Communications and Political Science Student Wins Prestigious Truman Scholarship


Elise Scott, 2020 Truman scholarship recipient. Photo courtesy of Elise Scott.

By Megan McKellar, News Writer


One of 62 recipients, Elise Scott, a senior studying communications and political science at the University of Utah, was recently selected to be a Harry S. Truman Scholar.

The Harry S. Truman Scholarship is a prestigious scholarship which awards up to $30,000 toward a public service-related graduate degree. Only 55 to 65 students across the nation are awarded the scholarship each year. This year the Truman Foundation received 773 nominations from 316 institutions.

“The (application) process from beginning to end took me about 6 months of constant work. 6 months of stressing about little else,” Scott said. “To be honest, a lot of it was quite grueling… Even though it was so difficult and painful, I would absolutely do it again. That self-realization that I gained through the process was extremely valuable.”

According to the Harry S. Truman Scholarship Foundation, students are nominated based on leadership, public service and academic achievement. Scott attributes a great deal of her success to her involvement with the Hinckley Institute of Politics.

“They were great in connecting me with people in my field who I could go to for the detailed matters of my policy proposal. They also had me in contact with a lot of former Truman Scholars from Utah… That support really made this whole thing possible,” Scott said.

Gina Shipley, Managing Director of National Internships & Development Officer at the Hinckley Institute of Politics, and other Hinckley Institute faculty members provide one-on-one assistance to students who have applied for the scholarship. They assist the student with answering the application questions succinctly, and a committee helps to proofread the application.

Once all the applications are submitted, the committee reads them, interviews applicants, provides feedback and selects three students to move on to the regional level. These three students are then connected with experts who provide them with additional resources and help. 

Since 2007, the U has had nine students receive the scholarship. Shipley said the U is one of few universities who continues to have an award winner, and she believes it’s because of the opportunities the Hinkley Institute provides.

“[The Truman Foundation] is looking for leadership and public service,” Shipley said, “That’s really our mission, providing students internships and leadership experience. The internships really provide that depth of knowledge and skills and shows the [Truman Foundation] committee that the student is truly committed.”

Applicants are required to submit a policy proposal as part of their application, written as though to a legislative group but only reviewed by the scholarship committee. It should tie together the applicant’s past experience and their future goals, according to Shipley. 

Scott drew inspiration for her policy proposal from her time as a Hinckley Institute intern with the Utah State Legislature.  

She said her proposal was about how to interact with those who have committed despicable crimes and prevent them from participating in physical and online communications that might help inspire someone else to do the same.

“I think it’s important to provide [individuals prosecuted for hate crimes] support and alternative information that helps them come up with a healthy world view once released,” Scott said. 

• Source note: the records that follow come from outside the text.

===== src/rtl/therm_gray_pkg.sv =====
package therm_gray_pkg;

  // Strobes passed from the control to the datapath
  typedef struct packed {
    logic captureEn;   // load the comparator word register
    logic updateEn;    // load the result registers
  } enc_strobe_t;

endpackage


===== src/rtl/therm_gray_ctrl.sv =====
module therm_gray_ctrl
  import therm_gray_pkg::*;
(
  input  logic        clk,
  input  logic        rst,
  input  logic        cmpValid,
  output enc_strobe_t strobes,
  output logic        outValid
);

  logic stageValid;

  always_ff @(posedge clk) begin
    if (rst) begin
      stageValid <= 1'b0;
      outValid   <= 1'b0;
    end else begin
      stageValid <= cmpValid;
      outValid   <= stageValid;
    end
  end

  always_comb begin
    strobes.captureEn = cmpValid;
    strobes.updateEn  = stageValid;
  end

  // a sample produces a valid pulse two edges later
  assert_valid_latency_R7: assert property (@(posedge clk) disable iff (rst)
    cmpValid |=> ##1 outValid);

  // no pulse without a sample taken two edges earlier
  assert_no_spurious_valid_R8: assert property (@(posedge clk) disable iff (rst)
    !cmpValid |=> ##1 !outValid);

endmodule


===== src/rtl/therm_gray_dp.sv =====
module therm_gray_dp
  import therm_gray_pkg::*;
#(
  parameter int RES_BITS = 4
) (
  input  logic                clk,
  input  logic                rst,
  input  enc_strobe_t         strobes,
  input  logic [(1<<RES_BITS)-2:0] cmpWord,
  output logic [RES_BITS-1:0] grayOut,
  output logic [RES_BITS-1:0] binOut,
  output logic [RES_BITS-1:0] prioOut
);

  localparam int NUM_CMP = (1 << RES_BITS) - 1;

  logic [NUM_CMP-1:0]  wordReg;
  logic [RES_BITS-1:0] grayNext;
  logic [RES_BITS-1:0] binNext;
  logic [RES_BITS-1:0] prioNext;

  always_ff @(posedge clk) begin
    if (rst)                    wordReg <= '0;
    else if (strobes.captureEn) wordReg <= cmpWord;
  end

  // Top Gray bit: the mid-scale comparator alone
  assign grayNext[RES_BITS-1] = wordReg[(1 << (RES_BITS-1)) - 1];

  // Lower Gray bits: OR of (one at start) AND (zero at start + 2^(k+1))
  for (genvar k = 0; k < RES_BITS-1; k++) begin : g_grayBit
    localparam int STEP  = 1 << (k + 2);
    localparam int FIRST = 1 << k;
    localparam int SPAN  = 1 << (k + 1);
    localparam int TERMS = 1 << (RES_BITS - k - 2);
    logic acc;
    always_comb begin
      acc = 1'b0;
      for (int m = 0; m < TERMS; m++) begin
        acc = acc | (wordReg[FIRST + m*STEP - 1] & ~wordReg[FIRST + m*STEP + SPAN - 1]);
      end
    end
    assign grayNext[k] = acc;
  end

  // Gray to binary, MSB downward
  always_comb begin
    binNext[RES_BITS-1] = grayNext[RES_BITS-1];
    for (int k = RES_BITS-2; k >= 0; k--) begin
      binNext[k] = binNext[k+1] ^ grayNext[k];
    end
  end

  // Reference highest-one search
  always_comb begin
    prioNext = '0;
    for (int i = 0; i < NUM_CMP; i++) begin
      if (wordReg[i]) prioNext = RES_BITS'(i + 1);
    end
  end

  always_ff @(posedge clk) begin
    if (rst) begin
      grayOut <= '0;
      binOut  <= '0;
      prioOut <= '0;
    end else if (strobes.updateEn) begin
      grayOut <= grayNext;
      binOut  <= binNext;
      prioOut <= prioNext;
    end
  end

  // on a clean thermometer word the Gray path agrees with the search
  assert_clean_match_R1: assert property (@(posedge clk) disable iff (rst)
    (strobes.updateEn && ((wordReg & (wordReg + 1'b1)) == '0)) |=> (binOut == prioOut));

  // binary output re-encodes to the Gray output
  assert_bin_gray_R4: assert property (@(posedge clk) disable iff (rst)
    strobes.updateEn |=> ((binOut ^ (binOut >> 1)) == grayOut));

  // results hold when no update strobe
  assert_hold_R8: assert property (@(posedge clk) disable iff (rst)
    !strobes.updateEn |=> ($stable(grayOut) && $stable(binOut) && $stable(prioOut)));

endmodule


===== src/rtl/therm_gray_enc.sv =====
module therm_gray_enc
  import therm_gray_pkg::*;
#(
  parameter int RES_BITS = 4
) (
  input  logic                        clk,
  input  logic                        rst,
  input  logic                        cmpValid,
  input  logic [(1<<RES_BITS)-2:0]    cmpWord,
  output logic [RES_BITS-1:0]         grayOut,
  output logic [RES_BITS-1:0]         binOut,
  output logic [RES_BITS-1:0]         prioOut,
  output logic                        outValid
);

  enc_strobe_t strobes;

  therm_gray_ctrl ctrl_i (
    .clk      (clk),
    .rst      (rst),
    .cmpValid (cmpValid),
    .strobes  (strobes),
    .outValid (outValid)
  );

  therm_gray_dp #(.RES_BITS(RES_BITS)) dp_i (
    .clk     (clk),
    .rst     (rst),
    .strobes (strobes),
    .cmpWord (cmpWord),
    .grayOut (grayOut),
    .binOut  (binOut),
    .prioOut (prioOut)
  );

  // first cycle after reset shows cleared outputs
  assert_reset_clear_R9: assert property (@(posedge clk) disable iff (rst)
    $fell(rst) |-> (!outValid && grayOut == '0 && binOut == '0 && prioOut == '0));

endmodule


===== config.mk =====
export PLATFORM = sky130hd
export DESIGN_NAME = therm_gray_enc
export DESIGN_NICKNAME = d
export VERILOG_FILES = /design/src/rtl/therm_gray_pkg.sv /design/src/rtl/therm_gray_ctrl.sv /design/src/rtl/therm_gray_dp.sv /design/src/rtl/therm_gray_enc.sv
export SDC_FILE = /design/constraint.sdc
export NUM_CORES = 1
export LEC_CHECK = 0
export CAP_MARGIN = 10
export CORE_UTILIZATION = 45
export CTS_BUF_LIST = sky130_fd_sc_hd__clkbuf_2
export DETAILED_ROUTE_END_ITERATION = 8
export HOLD_SLACK_MARGIN = 0.1
export MAX_ROUTING_LAYER = met4
export PLACE_DENSITY = 0.81
export SLEW_MARGIN = 10
export SYNTH_ARGS = -nofsm -noshare
export SYNTH_HDL_FRONTEND = slang
export SYNTH_HIERARCHICAL = 1
export SYNTH_SLANG_ARGS = --single-unit
export TNS_END_PERCENT = 30

===== constraint.sdc =====
create_clock -name clk -period 2.04 [get_ports clk]
set_input_delay 0.612 -clock clk [delete_from_list [all_inputs] [get_ports clk]]
set_output_delay 0.612 -clock clk [all_outputs]
set_load 0.02 [all_outputs]

-- Word-level counts from Yosys, hierarchy flattened
Cells that the tools add are included.
- bitwise operators: 21
- muxes and demuxes: 15
- operators with widths (operator ; count):
    2-to-1 mux 4 bit ; 8
    2-to-1 mux 3 bit ; 4
    AND 1 bit ; 7
    NOT 1 bit ; 7
    2-to-1 mux 2 bit ; 2
    OR 1 bit ; 4
    XOR 1 bit ; 3
    2-to-1 mux 1 bit ; 1
- flip-flop bits (word level): 29
- word-level logic and storage cells: 42
- input bits: 18

-- Depth between registers and ports, before layout
Gate-level depths: netlist of the first run.
- depth after elaboration: 15
- mapped depth: 5
- gate-level depth less buffers: 5

-- Modules after synthesis
The synthesis of the first run kept the hierarchy.
- modules (own cells, without submodules) (module ; cells an instance ; sequential area each (µm²) ; times used ; area each (µm²)):
    therm_gray_dp ; 116 ; 520.5 ; 1 ; 1132.3
    therm_gray_ctrl ; 6 ; 40.0 ; 1 ; 67.6

-- Least setup slack after synthesis of the first run
No wires, ideal clock.
- path type: input port to flip-flop
- start point: input port cmpValid
- end point: register dp_i.wordReg[6]
- arrival: 1.371 ns
- buffers on the path: 3
- setup time: 0.128 ns
- setup slack: 0.541 ns
- stages on the path: 5
- cell sequence: buf_4 buf_2 buf_2 mux2i_1 nor2_1
- RTL lines (what ; line ; text):
    from (decl) ; therm_gray_enc.sv:8 ; input logic cmpValid,
    to (signal assigned) ; therm_gray_dp.sv:24 ; else if (strobes.captureEn) wordReg <= cmpWord;
    to (decl) ; therm_gray_dp.sv:17 ; logic [NUM_CMP-1:0] wordReg;

==> results of run 1 <==
[cell type report]
cell class                 instances  area, um^2
sequential                        28         561
inverter                           7        26.3
tap                               30        37.5
fill                             208         902
timing repair buffer              33         364
clock inverter                     1        30.0
multi-input combinational         78         564
clock buffer                       3        15.0
[registers in the layout (all words and copies together), names as in the netlist]
signal / count
ctrl_i/stageValid: 1
dp_i/binOut: 3
dp_i/grayOut: 4
dp_i/prioOut: 4
ctrl_i/outValid: 1
dp_i/wordReg: 15
[cells in the final DEF (no fill, tap or decap), types with 2 or more instances in the layout]
cell and count:
sky130_fd_sc_hd__dlymetal6s2s_1 12, sky130_fd_sc_hd__a21oi_1 3, sky130_fd_sc_hd__dfxtp_1 28, sky130_fd_sc_hd__clkbuf_2 3
sky130_fd_sc_hd__inv_1 6, sky130_fd_sc_hd__mux2i_1 18, sky130_fd_sc_hd__clkdlybuf4s50_1 17, sky130_fd_sc_hd__a211oi_1 6
sky130_fd_sc_hd__o21bai_1 2, sky130_fd_sc_hd__nor2b_1 2, sky130_fd_sc_hd__buf_4 2, sky130_fd_sc_hd__nor2_1 28
sky130_fd_sc_hd__o22ai_1 2, sky130_fd_sc_hd__nor4_1 2
[per-layer routing]
layer,part of all wire,vias to the layer above,routed length (um),track usage
met5,0,-,0,-
met4,0.014,0,35,0.0877
met3,0.037,2,94,0.0282
met2,0.49,20,1240,0.333
met1,0.45,424,1140,0.247
li1,-,472,-,-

During her year as a legislative intern, the state of Utah increased the state hate crime statute.

“It was really inspiring to see how legislators were able to connect themselves to this terrifying problem that has harmed people in our community,” Scott said. 

 Scott plans on putting her scholarship towards attending law school after graduation. 

“It’s not about the $30,000,” Shipley said. “Once you get the award, you’re in this elite group of Truman Scholars, and what they want is for you to make an impact wherever you’re going to end up. That’s really the legacy.”